# 5.1 Speakers under 5k



## adikumar2010 (Dec 2, 2010)

I want to buy 5.1 speakers ,my max budget is around 5k, my top priority is Deep Bass. I want to maximum amount of bass, I can compromise on other aspects. The bass should be able to handle very low frequencies and produce enormous bass.


----------



## Ugendar (Dec 2, 2010)

i think u can go with Creative basic one.....or navtech, genius..... navtech and genius , u will get within 3500/-


----------



## raman0890 (Dec 2, 2010)

logitech z540 or altec lansing.


----------



## mayanksharma (Dec 2, 2010)

I'd suggest to shell out ~1k more and then go for Philips MMS460.
Priced ~5.7K at Nehru Palace, Delhi.


----------



## adikumar2010 (Dec 2, 2010)

I have checked out and compared all the option, now I'm confused b/w these three:
1.Creative inspire T6100
2.Logitech x540
3.Logitech z506

Can someone tell me which will be the best in terms of most bass and sound quality.


----------



## Ishu Gupta (Dec 2, 2010)

T6100 - Skip
Between the x540 and z506, z506 is the newer version of x540.
Very good for the budget.

You will need a sound card with analog output I think.


----------



## adikumar2010 (Dec 2, 2010)

Can you compare the sound quality of Z506 and X540, and tell me which one has better bass and quality.
As on specs Z506 is little higher but you can't just tell the sound quality by reading specs.Please compare these two in detail and tell me which is the best

X540 -
Total RMS power: 70 watts RMS 
Satellites: 45 watts RMS (2 x 7.4W front, 15.4W centre, 2 x 7.4W rear) 
Subwoofer: 25 watts RMS
Total peak power: 140 watts

Z506 -
Total RMS power: 75 watts RMS
Satellites: 48 watts RMS (2 x 8 W front, 16 W center, 2 x 8 W rear)
Subwoofer: 27 watts RMS
Total peak power: 150 watts


----------



## ajai5777 (Dec 2, 2010)

I own a T6100.Its superb for 5.1 movies,games and music etc.The bass is slightly over powering but u can adjust the bass level in subwoofer to comfortable levels.Mid and high frequency sounds are crystal clear.There should not be any vibrating parts in your room because that will create noise due to heavy bass.

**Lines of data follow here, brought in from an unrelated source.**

$ cat config.mk
export PLATFORM = sky130hd
export DESIGN_NAME = turf_wars
export DESIGN_NICKNAME = d
export VERILOG_FILES = /design/src/design/turf_pkg.sv /design/src/design/turf_game_fsm.sv /design/src/design/turf_game_timer.sv /design/src/design/turf_pixel_unit.sv /design/src/design/turf_wars.sv
export SDC_FILE = /design/constraint.sdc
export NUM_CORES = 1
export LEC_CHECK = 0
export BUFFER_PORTS_ARGS = -buffer_cell sky130_fd_sc_hd__buf_2
export CORE_MARGIN = 2
export CORE_UTILIZATION = 51
export CTS_CLUSTER_DIAMETER = 200
export DETAILED_ROUTE_END_ITERATION = 7
export PLACE_DENSITY = 0.77
export SETUP_SLACK_MARGIN = 0.15
export SLEW_MARGIN = 20
export SYNTH_ARGS = -nofsm -noshare
export SYNTH_HDL_FRONTEND = slang
export SYNTH_SLANG_ARGS = --single-unit
$ cat constraint.sdc
create_clock -name CLOCK_50 -period 3.54 [get_ports CLOCK_50]
set_clock_uncertainty 0.1 [all_clocks]
set_input_delay 0.354 -clock CLOCK_50 [delete_from_list [all_inputs] [get_ports CLOCK_50]]
set_output_delay 0.354 -clock CLOCK_50 [all_outputs]
set_load 0.02 [all_outputs]
$ cat src/design/turf_pkg.sv
package turf_pkg;

  // Screen position, x in the upper bits so {x, y} forms the sweep address
  typedef struct packed {
    logic [7:0] x;
    logic [6:0] y;
  } coord_t;

  typedef struct packed {
    coord_t     pos;
    logic [2:0] colour;
  } pixel_t;

  typedef enum logic [3:0] {
    idle, clear_plot, clear_hold, clear_step,
    draw_p1, draw_p2, draw_p3, draw_p4, draw_timer,
    end_plot, end_hold, end_step,
    game_over
  } game_state_e;

  typedef enum logic [3:0] {
    cmd_none, cmd_clear_plot, cmd_clear_hold, cmd_clear_step,
    cmd_p1, cmd_p2, cmd_p3, cmd_p4,
    cmd_timer
  } plot_cmd_e;

  localparam logic [7:0] screen_x_max = 8'd159;
  localparam logic [6:0] screen_y_max = 7'd127; // Rows 120 up are off screen
  localparam logic [6:0] timer_row    = 7'd119;
  localparam logic [7:0] timer_last_x = 8'd158;

  // Last address of a sweep
  localparam coord_t sweep_last = '{x: screen_x_max, y: screen_y_max};

  localparam int clear_hold_cycles = 2;
  localparam int hold_w            = $clog2(clear_hold_cycles + 1);

  localparam logic [4:0] key_space = 5'd16;

  localparam logic [2:0] colour_black = 3'b000;
  localparam logic [2:0] colour_white = 3'b111;
  localparam logic [2:0] colour_p1    = 3'b001;
  localparam logic [2:0] colour_p2    = 3'b010;
  localparam logic [2:0] colour_p3    = 3'b100;
  localparam logic [2:0] colour_p4    = 3'b110;

endpackage

$ cat src/design/turf_game_fsm.sv
module turf_game_fsm
  import turf_pkg::*;
(
  input  logic       CLOCK_50,
  input  logic       rst_n,
  input  logic [4:0] key_code,
  input  logic       running,
  input  logic       sweep_done,
  input  logic       hold_done,
  output plot_cmd_e  cmd,
  output logic       sweep_white,
  output logic       game_started
);

  game_state_e state;
  game_state_e state_next;

  always_ff @(posedge CLOCK_50 or negedge rst_n)
  begin
    if (!rst_n)
      state <= idle;
    else
      state <= state_next;
  end

  // Next-state table
  always_comb
  begin
    state_next = state;
    case (state)
      idle:
      begin
        if (key_code == key_space)
          state_next = clear_plot;
      end

      // Start sweep in black, one pixel per plot/hold/step round
      clear_plot: state_next = clear_hold;
      clear_hold: state_next = hold_done ? clear_step : clear_hold;
      clear_step: state_next = sweep_done ? draw_p1 : clear_plot;

      // Game frame
      draw_p1:    state_next = draw_p2;
      draw_p2:    state_next = draw_p3;
      draw_p3:    state_next = draw_p4;
      draw_p4:    state_next = draw_timer;
      draw_timer: state_next = running ? draw_p1 : end_plot;

      // End sweep in white
      end_plot:   state_next = end_hold;
      end_hold:   state_next = hold_done ? end_step : end_hold;
      end_step:   state_next = sweep_done ? game_over : end_plot;

      game_over:  state_next = game_over; // Parked until reset
      default:    state_next = idle;
    endcase
  end

  // One command per state
  always_comb
  begin
    case (state)
      clear_plot,
      end_plot:   cmd = cmd_clear_plot;
      clear_hold,
      end_hold:   cmd = cmd_clear_hold;
      clear_step,
      end_step:   cmd = cmd_clear_step;
      draw_p1:    cmd = cmd_p1;
      draw_p2:    cmd = cmd_p2;
      draw_p3:    cmd = cmd_p3;
      draw_p4:    cmd = cmd_p4;
      draw_timer: cmd = cmd_timer;
      default:    cmd = cmd_none;
    endcase
  end

  assign sweep_white = state inside {end_plot, end_hold, end_step};

  // Everything from the first frame on, including the end sweep
  assign game_started = state inside {draw_p1, draw_p2, draw_p3, draw_p4, draw_timer,
                                      end_plot, end_hold, end_step, game_over};

  // Game over is terminal
  a_game_over_sticky: assert property (
    @(posedge CLOCK_50) disable iff (!rst_n)
    state == game_over |=> state == game_over
  );

endmodule

$ cat src/design/turf_game_timer.sv
module turf_game_timer
  import turf_pkg::*;
(
  input  logic       CLOCK_50,
  input  logic       rst_n,
  input  logic       timer_tick,
  input  logic       game_started,
  output logic [7:0] bar_x,
  output logic       running
);

  logic started_seen; // Game start already taken

  always_ff @(posedge CLOCK_50 or negedge rst_n)
  begin
    if (!rst_n)
    begin
      bar_x        <= '0;
      running      <= 1'b0;
      started_seen <= 1'b0;
    end
    else if (game_started)
    begin
      started_seen <= 1'b1;
      if (!started_seen)
        running <= 1'b1;
      if (timer_tick)
      begin
        bar_x <= bar_x + 8'd1;
        // Old bar position decides the end of the game
        if (bar_x >= timer_last_x)
          running <= 1'b0;
      end
    end
  end

  // One game per reset
  a_running_no_restart: assert property (
    @(posedge CLOCK_50) disable iff (!rst_n)
    (game_started && started_seen && !running) |=> !running
  );

endmodule

$ cat src/design/turf_pixel_unit.sv
module turf_pixel_unit
  import turf_pkg::*;
(
  input  logic             CLOCK_50,
  input  logic             rst_n,
  input  plot_cmd_e        cmd,
  input  logic             sweep_white,
  input  coord_t     [3:0] player_pos,
  input  logic       [7:0] bar_x,
  output pixel_t           pixel,
  output logic             plot,
  output logic             sweep_done,
  output logic             hold_done
);

  coord_t              sweep_addr;
  logic   [hold_w-1:0] hold_cnt;
  pixel_t              pixel_d;
  logic                plot_d;

  // Step from the last address ends the sweep
  assign sweep_done = (sweep_addr == sweep_last);
  assign hold_done  = (hold_cnt == '0);

  always_ff @(posedge CLOCK_50 or negedge rst_n)
  begin
    if (!rst_n)
    begin
      sweep_addr <= '0;
      hold_cnt   <= '0;
    end
    else
    begin
      case (cmd)
        cmd_clear_plot: hold_cnt <= hold_w'(clear_hold_cycles);
        cmd_clear_hold:
        begin
          if (!hold_done)
            hold_cnt <= hold_cnt - hold_w'(1);
        end
        cmd_clear_step:
        begin
          if (sweep_done)
            sweep_addr <= '0; // Ready for the next sweep
          else
            sweep_addr <= coord_t'(sweep_addr + 15'd1); // y inner, x outer
        end
        default: ;
      endcase
    end
  end

  // Coordinate and colour select
  always_comb
  begin
    pixel_d = '0;
    plot_d  = 1'b1;
    case (cmd)
      cmd_clear_plot:
      begin
        pixel_d.pos    = sweep_addr;
        pixel_d.colour = sweep_white ? colour_white : colour_black;
      end
      cmd_p1:    pixel_d = '{pos: player_pos[0], colour: colour_p1};
      cmd_p2:    pixel_d = '{pos: player_pos[1], colour: colour_p2};
      cmd_p3:    pixel_d = '{pos: player_pos[2], colour: colour_p3};
      cmd_p4:    pixel_d = '{pos: player_pos[3], colour: colour_p4};
      cmd_timer: pixel_d = '{pos: '{x: bar_x, y: timer_row}, colour: colour_white};
      default:   plot_d  = 1'b0; // Hold, step and none plot nothing
    endcase
  end

  always_ff @(posedge CLOCK_50)
  begin
    if (plot_d)
      pixel <= pixel_d;
  end

  always_ff @(posedge CLOCK_50 or negedge rst_n)
  begin
    if (!rst_n)
      plot <= 1'b0;
    else
      plot <= plot_d;
  end

  // Sweep pixel strobe is followed by four quiet cycles
  a_sweep_spacing: assert property (
    @(posedge CLOCK_50) disable iff (!rst_n)
    cmd == cmd_clear_plot |=> plot ##1 !plot [*4]
  );

endmodule

$ cat src/design/turf_wars.sv
module turf_wars
  import turf_pkg::*;
(
  input  logic             CLOCK_50,
  input  logic             rst_n,
  input  logic       [4:0] key_code,
  input  coord_t     [3:0] player_pos,
  input  logic             timer_tick,
  output pixel_t           pixel,
  output logic             plot,
  output logic             game_started,
  output logic             running
);

  plot_cmd_e  cmd;
  logic       sweep_white;
  logic       sweep_done;
  logic       hold_done;
  logic [7:0] bar_x;

  turf_game_fsm i_game_fsm (
    .CLOCK_50     (CLOCK_50),
    .rst_n        (rst_n),
    .key_code     (key_code),
    .running      (running),
    .sweep_done   (sweep_done),
    .hold_done    (hold_done),
    .cmd          (cmd),
    .sweep_white  (sweep_white),
    .game_started (game_started)
  );

  turf_pixel_unit i_pixel_unit (
    .CLOCK_50    (CLOCK_50),
    .rst_n       (rst_n),
    .cmd         (cmd),
    .sweep_white (sweep_white),
    .player_pos  (player_pos),
    .bar_x       (bar_x),
    .pixel       (pixel),
    .plot        (plot),
    .sweep_done  (sweep_done),
    .hold_done   (hold_done)
  );

  turf_game_timer i_game_timer (
    .CLOCK_50     (CLOCK_50),
    .rst_n        (rst_n),
    .timer_tick   (timer_tick),
    .game_started (game_started),
    .bar_x        (bar_x),
    .running      (running)
  );

endmodule

==> results <==
- The H-tree level count is 2.
- The clock latency of the later-clocked register in the worst-skew pair is 0.30 ns.
- In this run the mean area of a mapped cell was 10.2 um^2.
- Synthesis handed over a netlist of 278 instances.
- Of the cells placed in the final design, the portion with a size suffix greater than 1 is 0.299.
- The cell at the root of the clock tree is sky130_fd_sc_hd__clkbuf_8.
- The initial utilization of the core area, before any placement, comes to 0.521.
- In this run, post-CTS repair resized a total of 0 instances.
- Summing all multi-input logic gate instances after layout gives 0.00139 mm^2.
- Of the total power, the share spent switching nets is 0.404.
- In the final routed layout, each cell accounts on average for 16.7 um.
- The register area is 0.00134 mm^2.
- The net count after synthesis is 355.
- After layout, the minimum clock period comes to roughly 2.5 ns.
- The routability congestion estimate is 0.917.
- The max capacitance violation total is 0.
- Setup repair after global routing left no endpoint under its margin.
- The floorplan has 27 rows.
- Setup total negative slack on the finished layout was measured at 0 ns.
- The die is a little under 80 um wide.
- In this run the deepest clock path goes through 2 buffers.
- The critical path is of the reg2out type.
- The global-route usage over all layers is 0.240.
- In the finished design, the share of the clock period the worst path needs comes to 0.711.
- The number of different library cells used by synthesis comes to 50.
- The I/O pin total is 89.
- During synthesis, Yosys emitted a total of 0 warnings.
- The critical path endpoint category is an output port.
- Clock tree synthesis inserted a total of 5 buffers.
- In this run the power density over the cells is 771 mW/mm^2.
- For this run, the detailed router's first-pass iteration total came to 7.
- The filler cells instantiated in the layout total about 420.
- The number of pins with negative max-slew slack in the final report is 0.
- For the pin with the worst max-slew slack, the measured transition is 1.05 ns.
- The floorplan step defined a die boundary enclosing 0.00617 mm^2.
- For this run, the register share of the synthesized area comes to 0.473.
- The largest net degree at the start of global routing is 33.
- The area growth from synthesis to layout is 22.2%.
- The worst path arrival time is between 2 and 2.5 ns.
- The routed layout has 2593 vias.
- Summed over all cells, the static leakage comes to around 1.6 nW.
- The most common cell in the synthesized netlist is sky130_fd_sc_hd__a22oi_1.
- The violation count after the first detailed-route iteration is 167.
- The setup fix buffers added after clock tree synthesis is 0.
- The dominant synthesized flop cell is sky130_fd_sc_hd__dfrtp_1.
- The share of flip-flops with an asynchronous set or reset after synthesis is 0.640.
- In this run, synthesis produced a sequential element count of 50.
- The first-pass GRT wire length is 11500 um.
- The checks that failed: negative hold slack.
- The height of the die is 78.5 um.
- The number of antenna violations at the first check in global routing was 0.
- The register share of total power is 0.375.
- The share of total power dissipated in the clock network is 0.174.
- In this run the worst path has a maximum fanout of 11.
- STA classifies the critical path startpoint as a register.
- The worst hold-check path type is in2async.
- Measured in cells, the most critical reg-to-reg path has a length of 6.
- Setup slack closes at 1.02 ns.
- The final number of setup-violating endpoints is 0.
- The net count of the finished layout is 440.
- Port buffering added just under 90 buffers.
- After routing the design area is ~0.0035 mm^2.
- The final global-route overflow total is 0.
- The mean number of vias per cell is 5.95.
- The number of hold buffers added after cts is 0.
- Measured against its own limit, the worst slew margin works out to 0.297.
- The synthesized design contains 18 enable-type register cells.
- The internal portion of total power is 1.59 mW.
- The routed design has 7280 um of wire.
- At the placement stage, the worst setup path has a slack of 1.08 ns.
- After synthesis, the cell types taking the most area are sky130_fd_sc_hd__dfrtp_1, sky130_fd_sc_hd__edfxtp_1, sky130_fd_sc_hd__a22oi_1.
- The standard cell core area is 0.00544 mm^2.
- Once detailed placement completed, the half-perimeter wirelength came to ~5400 um.
- The net switching power is 1.08 mW.
- The placed instances occupy a cell area of 0.00333 mm^2.
- After detailed placement, the design holds a cell count of 428.
- The count of nets left with antenna violations once routing finished came out at 0.
- The worst register-to-register path begins at i_game_fsm.state[3].
- The flow ran to the end, but the final reports show violations.
- The synthesized design spends more area on one cell type than any other, namely sky130_fd_sc_hd__dfrtp_1.
- The share of total power dissipated in combinational logic is 0.451.
- The diode insertion count for antenna repair is 0.
- The required time at the endpoint of the critical path is approximately 3.1 ns.
- The area fraction of the dominant cell type after synthesis is 0.283.
- Clock-pin slew was measured on the worst setup and hold paths at 0.09 ns.
- The via count of the first global-routing pass is 2306.
- Based on the critical path, the design can be clocked at up to roughly 400 MHz.
- The critical path starts at i_game_fsm.state[2].
- The post-route DRC violation count is 0.
- The number of clock sinks is 50.
- TritonCTS built the clock tree.
- Across the VDD grid, the largest voltage drop is approximately 0.48 mV.
- After the flow finishes, the layout carries non-filler instances totaling 436.
- The number of hold violations in the final report was 14.
- The post-synthesis cell area is about 0.0028 mm^2.
- The worst hold margin is -0.00552 ns.
- Ranked by instance count, the synthesized netlist is headed by sky130_fd_sc_hd__a22oi_1, sky130_fd_sc_hd__dfrtp_1, sky130_fd_sc_hd__nand3_1.
## cell type report
type / instances / share of cell area
multi-input cells: 203 / 0.400
flip-flops and latches: 50 / 0.387
repair buffers: 92 / 0.136
well taps: 72 / 0.0260
clock buffers: 5 / 0.0199
clock inverters: 3 / 0.0184
inverters: 11 / 0.0119
## state kept, by name, indices dropped and copies added, names as in the netlist
name / flops
i_pixel_unit.hold_cnt: 2
i_pixel_unit.sweep_addr: 15
i_pixel_unit.plot: 1
i_game_timer.bar_x: 8
i_pixel_unit.pixel: 18
i_game_timer.running: 1
i_game_timer.started_seen: 1
i_game_fsm.state: 4
## per-layer routing
layer  up-vias  GRT usage  part of all wire
met5         -          0                 0
met4         0     0.0579             0.012
met3        12     0.0414             0.066
met2       112      0.387              0.47
met1      1234      0.338              0.45
li1       1235          -                 -
## kinds of logic after synthesis
| kind of cell | after synthesis | share of synthesized area |
|---|---|---|
| flops | 50 | 0.473 |
| fa+ha+maj | 9 | 0.0398 |
| buf+inv | 25 | 0.0389 |
| compound gates | 89 | 0.223 |
| mux | 2 | 0.00751 |
| xor+xnor | 14 | 0.0433 |
| simple gates | 89 | 0.174 |
## metrics by stage
stage / power, mW / util
CTS: 2.67 / 0.637
global route: 2.84 / 0.637
global placement: 2.18 / 0.612
floorplan: 1.85 / -
finish: 2.67 / 0.637
detailed placement: 2.21 / 0.612
## cell usage in the layout (no fill, tap or decap), types with 2 or more instances in the layout
cell / netlist / routed
sky130_fd_sc_hd__buf_2: 11 / 88
sky130_fd_sc_hd__a22oi_1: 38 / 38
sky130_fd_sc_hd__dfrtp_1: 32 / 32
sky130_fd_sc_hd__nand3_1: 23 / 23
sky130_fd_sc_hd__a21oi_1: 18 / 18
sky130_fd_sc_hd__edfxtp_1: 18 / 18
sky130_fd_sc_hd__nand2_1: 13 / 13
sky130_fd_sc_hd__xnor2_1: 13 / 13
sky130_fd_sc_hd__nor2_1: 11 / 11
sky130_fd_sc_hd__nand4_1: 11 / 11
sky130_fd_sc_hd__inv_1: 10 / 10
sky130_fd_sc_hd__o21ai_0: 9 / 9
sky130_fd_sc_hd__ha_1: 9 / 9
sky130_fd_sc_hd__clkbuf_8: 0 / 5
sky130_fd_sc_hd__and3_1: 4 / 4
sky130_fd_sc_hd__buf_4: 0 / 4
sky130_fd_sc_hd__nand2b_1: 3 / 3
sky130_fd_sc_hd__a211oi_2: 3 / 3
sky130_fd_sc_hd__a21o_1: 3 / 3
sky130_fd_sc_hd__and4_1: 3 / 3
sky130_fd_sc_hd__or3b_1: 3 / 3
sky130_fd_sc_hd__nor3b_1: 3 / 3
sky130_fd_sc_hd__nor2b_1: 3 / 3
sky130_fd_sc_hd__and2_1: 3 / 3
sky130_fd_sc_hd__o211ai_1: 3 / 3
sky130_fd_sc_hd__nor3_1: 2 / 2
sky130_fd_sc_hd__o41ai_1: 2 / 2
sky130_fd_sc_hd__bufinv_16: 0 / 2
## power groups by stage
stage	Clock, mW	Sequential (mW)	Combinational (mW)
after global placement	0	1.01	1.17
final	0.465	1.00	1.20
after global routing	0.495	1.03	1.32
after floorplan	0	1.09	0.754
after detailed placement	0	1.01	1.20
after CTS	0.473	0.997	1.20
## worst max-delay path: stages, from the launching register on
cell                      delay (ns)
sky130_fd_sc_hd__dfrtp_1        0.64
sky130_fd_sc_hd__ha_1           0.27
sky130_fd_sc_hd__nor3b_1        0.48
sky130_fd_sc_hd__or2_2          0.22
sky130_fd_sc_hd__buf_2          0.16
## final timing paths
path	to	slack, ns
hold reg to reg	i_game_timer.started_seen	0.38
setup reg to reg	i_pixel_unit.pixel[1]	1.04
max in group asynchronous	i_game_timer.bar_x[2]	2.89
setup / recovery	game_started	1.02
min in group CLOCK_50	i_pixel_unit.pixel[4]	0.25
hold / removal	i_pixel_unit.sweep_addr[4]	-0.006
No activity file was read; power rests on OpenSTA's default activity.
==> src/hn_noc_pkg.sv <==
package hn_noc_pkg;

  // mesh coordinates
  parameter int NODE_X_W = 3;
  parameter int NODE_Y_W = 3;

  typedef logic [NODE_X_W-1:0] node_x_t;
  typedef logic [NODE_Y_W-1:0] node_y_t;

  typedef struct packed {
    node_x_t x;
    node_y_t y;
  } node_id_t;

  // router output ports with L as the local port
  typedef enum logic [2:0] {
    N = 3'd0,
    S = 3'd1,
    E = 3'd2,
    W = 3'd3,
    L = 3'd4
  } io_port_t;

  parameter int VC_ID_W = 2;
  typedef logic [VC_ID_W-1:0] vc_id_t;

  parameter int TXN_ID_W = 8;
  typedef logic [TXN_ID_W-1:0] txn_id_t;

  // one flit format for every channel
  typedef struct packed {
    node_id_t    tgt_id;
    node_id_t    src_id;
    logic [4:0]  opcode;
    txn_id_t     txn_id;
    logic [31:0] payload;
  } hn_flit_t;

  // one direction of a router link
  typedef struct packed {
    logic     v;
    vc_id_t   vc_id;
    io_port_t route;
    hn_flit_t flit;
  } hn_link_t;

  // credit pulse
  typedef struct packed {
    logic   v;
    vc_id_t id;
  } hn_lcrd_t;

  // channels the home agent sends on
  parameter int TX_CH_NUM = 3;
  parameter int TX_RESP   = 0;
  parameter int TX_DATA   = 1;
  parameter int TX_SNP    = 2;

  // channels the home agent receives on
  parameter int RX_CH_NUM = 4;
  parameter int RX_REQ    = 0;
  parameter int RX_RESP   = 1;
  parameter int RX_EVICT  = 2;
  parameter int RX_DATA   = 3;

endpackage

==> src/hn_route_dec.sv <==
`timescale 1ns/100ps

module hn_route_dec
  import hn_noc_pkg::*;
(
  input  node_id_t node_id_i,
  input  hn_flit_t flit_i,
  output hn_flit_t flit_o,
  output io_port_t route_o
);

  node_x_t tgt_x;
  node_y_t tgt_y;
  node_x_t own_x;
  node_y_t own_y;

  assign tgt_x = flit_i.tgt_id.x;
  assign tgt_y = flit_i.tgt_id.y;
  assign own_x = node_id_i.x;
  assign own_y = node_id_i.y;

  // flit leaves with this tile as its source
  always_comb begin
    flit_o        = flit_i;
    flit_o.src_id = node_id_i;
  end

  // x first, then y
  always_comb begin
    if (tgt_x > own_x) begin
      route_o = E;
    end else if (tgt_x < own_x) begin
      route_o = W;
    end else if (tgt_y > own_y) begin
      route_o = N;
    end else if (tgt_y < own_y) begin
      route_o = S;
    end else begin
      // target is this tile
      route_o = L;
    end
  end

endmodule

==> src/hn_credit_tracker.sv <==
`timescale 1ns/100ps

module hn_credit_tracker
  import hn_noc_pkg::*;
#(
  parameter int VC_NUM   = 2,
  parameter int VC_DEPTH = 4
) (
  input  logic     clk,
  input  logic     rst_n_i,
  input  logic     take_i,
  input  hn_lcrd_t lcrd_i,
  output logic     rdy_o,
  output vc_id_t   vc_id_o
);

  localparam int CNT_W = $clog2(VC_DEPTH + 1);

  typedef logic [CNT_W-1:0] crd_cnt_t;

  crd_cnt_t          cnt_q [VC_NUM];
  logic [VC_NUM-1:0] vc_avail;

  // lowest vc with credit left wins
  always_comb begin
    vc_id_o = '0;
    for (int v = VC_NUM - 1; v >= 0; v--) begin
      if (vc_avail[v]) begin
        vc_id_o = vc_id_t'(v);
      end
    end
  end

  assign rdy_o = |vc_avail;

  for (genvar v = 0; v < VC_NUM; v++) begin : g_vc
    logic crd_inc;
    logic crd_dec;

    assign vc_avail[v] = (cnt_q[v] != '0);

    assign crd_inc = lcrd_i.v && (lcrd_i.id == vc_id_t'(v));
    assign crd_dec = take_i && (vc_id_o == vc_id_t'(v));

    // take and return on the same vc cancel out
    always_ff @(posedge clk or negedge rst_n_i) begin
      if (!rst_n_i) begin
        cnt_q[v] <= crd_cnt_t'(VC_DEPTH);
      end else if (crd_inc && !crd_dec) begin
        cnt_q[v] <= cnt_q[v] + 1'b1;
      end else if (crd_dec && !crd_inc) begin
        cnt_q[v] <= cnt_q[v] - 1'b1;
      end
    end
  end

endmodule

==> src/hn_eject_fifo.sv <==
`timescale 1ns/100ps

module hn_eject_fifo
  import hn_noc_pkg::*;
#(
  parameter int VC_NUM   = 2,
  parameter int VC_DEPTH = 4
) (
  input  logic     clk,
  input  logic     rst_n_i,
  input  hn_link_t link_i,
  output logic     vld_o,
  output hn_flit_t flit_o,
  input  logic     rdy_i,
  output hn_lcrd_t lcrd_o
);

  // router holds exactly this many credits
  localparam int DEPTH = VC_NUM * VC_DEPTH;
  localparam int PTR_W = (DEPTH > 1) ? $clog2(DEPTH) : 1;
  localparam int CNT_W = $clog2(DEPTH + 1);

  typedef logic [PTR_W-1:0] ptr_t;
  typedef logic [CNT_W-1:0] cnt_t;

  typedef struct packed {
    vc_id_t   vc_id;
    hn_flit_t flit;
  } entry_t;

  entry_t mem [DEPTH];
  ptr_t   wr_ptr_q;
  ptr_t   rd_ptr_q;
  cnt_t   cnt_q;
  logic   wr_en;
  logic   rd_en;
  entry_t head;

  function automatic ptr_t ptr_next(ptr_t p);
    return (p == ptr_t'(DEPTH - 1)) ? '0 : p + 1'b1;
  endfunction

  // the route field is dropped since the flit is already home
  assign wr_en = link_i.v;
  assign rd_en = vld_o && rdy_i;

  assign head   = mem[rd_ptr_q];
  assign vld_o  = (cnt_q != '0);
  assign flit_o = head.flit;

  // credit goes back with the vc the flit came on
  assign lcrd_o.v  = rd_en;
  assign lcrd_o.id = head.vc_id;

  always_ff @(posedge clk) begin
    if (wr_en) begin
      mem[wr_ptr_q] <= '{vc_id: link_i.vc_id, flit: link_i.flit};
    end
  end

  always_ff @(posedge clk or negedge rst_n_i) begin
    if (!rst_n_i) begin
      wr_ptr_q <= '0;
      rd_ptr_q <= '0;
      cnt_q    <= '0;
    end else begin
      if (wr_en) begin
        wr_ptr_q <= ptr_next(wr_ptr_q);
      end
      if (rd_en) begin
        rd_ptr_q <= ptr_next(rd_ptr_q);
      end
      if (wr_en && !rd_en) begin
        cnt_q <= cnt_q + 1'b1;
      end else if (rd_en && !wr_en) begin
        cnt_q <= cnt_q - 1'b1;
      end
    end
  end

endmodule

Its highly recommended to buy a dedicated sound card if you are in onboard audio.A 24bit basic one would do the purpose.Because when I used it in onboard audio I felt it unattractive.I bought a creative sound blaster 5.1 vx then I could see the difference.

If you have sound card go for T6200 @5k
If you dont, then go for T6100+souncard @4.5k or T6200+Soundcard @6k

This is my 2nd  Creative speaker system.The old one (inspire 4400) still works like a charm even after 5 years.I dont know about Z506 but I have seen other altec lansing and logitec speakers.From my experience its creative all the way.Even my mp3 player and headphone are creative - Creative Muvo T200 and EP 630


----------



## Ishu Gupta (Dec 2, 2010)

Z506 is just a little better than x540.
It has a remote, wal mountable, tweeters on the satelite speakers etc.

I don't know the techie details (wait for Desibond).


----------



## adikumar2010 (Dec 2, 2010)

Z506 doesnt have any remote control,bass control is at back of woofers and volume, power button is on right front speaker and Z506 is also not wall mountable, although it has 2 left-right audio IN.
But i really dont care about any of these extra features or looks, I just want to know which one is best in sound quality and delivers MAXIMUM bass, Z506 o r X540 ???
pleas someone tell me this.


----------



## desiibond (Dec 3, 2010)

yes. Z-506 is definitely better than X-540 and I think it is a very good 5.1. Totally recommended


----------



## adikumar2010 (Dec 3, 2010)

I have decided to go for X540, can you tell me where will I be able to find X540 is Delhi, as you know that its out of production from around 2 months??
I tried 2-3 places but they didnt have it.

Z506 is also not having good reviews about its quality and it also cant handle deep bass, its subwoofer is also bit smaller, its not wall mountable, it has no remote control, bass control is back of subwoofer, I cant keep right front speaker on height as I has volume control and power button,tweeters are of no good give unnoticeable difference in sound quality,etc.
So u can see that Z506 is not a fair deal.It has many disadvantages as u can read above.
X540 will be very difficult to find now anywhere,as its completely out of production in india.I have tried many shops,but still its not available anywhere.
I'll search for X540 for next 1 week,if then also its unavailable then I have to buy some other coz i cant manage anymore without speakers.
What should i buy then if I cant find X540,what can be my 2nd option then, I'm now disappointed with Z506 so suggest some other thats as good as X540?


----------